PROBLEM – Please reproduce all of the entries exactly, without omitting any.

GIVEN RECORDS –
--- config.mk ---
export PLATFORM = sky130hd
export DESIGN_NAME = clj_front
export DESIGN_NICKNAME = d
export VERILOG_FILES = /design/src/hw/rtl/coulomb_lj_pair_force_assert.svh /design/src/hw/rtl/clj_pkg.sv /design/src/hw/rtl/clj_front.sv
export SDC_FILE = /design/constraint.sdc
export NUM_CORES = 1
export LEC_CHECK = 0
export BUFFER_PORTS_ARGS = -buffer_cell sky130_fd_sc_hd__buf_4
export CAP_MARGIN = 30
export CORE_MARGIN = 1
export CORE_UTILIZATION = 51
export CTS_CLUSTER_SIZE = 28
export DETAILED_ROUTE_END_ITERATION = 12
export PLACE_DENSITY = 0.79
export SETUP_SLACK_MARGIN = 0.2
export SYNTH_ARGS = -nofsm -noshare
export SYNTH_HDL_FRONTEND = slang
export SYNTH_SLANG_ARGS = --single-unit
--- constraint.sdc ---
create_clock -name clk -period 4.6 [get_ports clk]
set_clock_uncertainty 0.05 [all_clocks]
set_input_delay 0.46 -clock clk [delete_from_list [all_inputs] [get_ports clk]]
set_output_delay 0.46 -clock clk [all_outputs]
set_load 0.1 [all_outputs]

RESPONSE AREA –
--- config.mk ---
export PLATFORM = sky130hd
export DESIGN_NAME = clj_front
export DESIGN_NICKNAME = d
export VERILOG_FILES = /design/src/hw/rtl/coulomb_lj_pair_force_assert.svh /design/src/hw/rtl/clj_pkg.sv /design/src/hw/rtl/clj_front.sv
export SDC_FILE = /design/constraint.sdc
export NUM_CORES = 1
export LEC_CHECK = 0
export BUFFER_PORTS_ARGS = -buffer_cell sky130_fd_sc_hd__buf_4
export CAP_MARGIN = 30
export CORE_MARGIN = 1
export CORE_UTILIZATION = 51
export CTS_CLUSTER_SIZE = 28
export DETAILED_ROUTE_END_ITERATION = 12
export PLACE_DENSITY = 0.79
export SETUP_SLACK_MARGIN = 0.2
export SYNTH_ARGS = -nofsm -noshare
export SYNTH_HDL_FRONTEND = slang
export SYNTH_SLANG_ARGS = --single-unit
--- constraint.sdc ---
create_clock -name clk -period 4.6 [get_ports clk]
set_clock_uncertainty 0.05 [all_clocks]
set_input_delay 0.46 -clock clk [delete_from_list [all_inputs] [get_ports clk]]
set_output_delay 0.46 -clock clk [all_outputs]
set_load 0.1 [all_outputs]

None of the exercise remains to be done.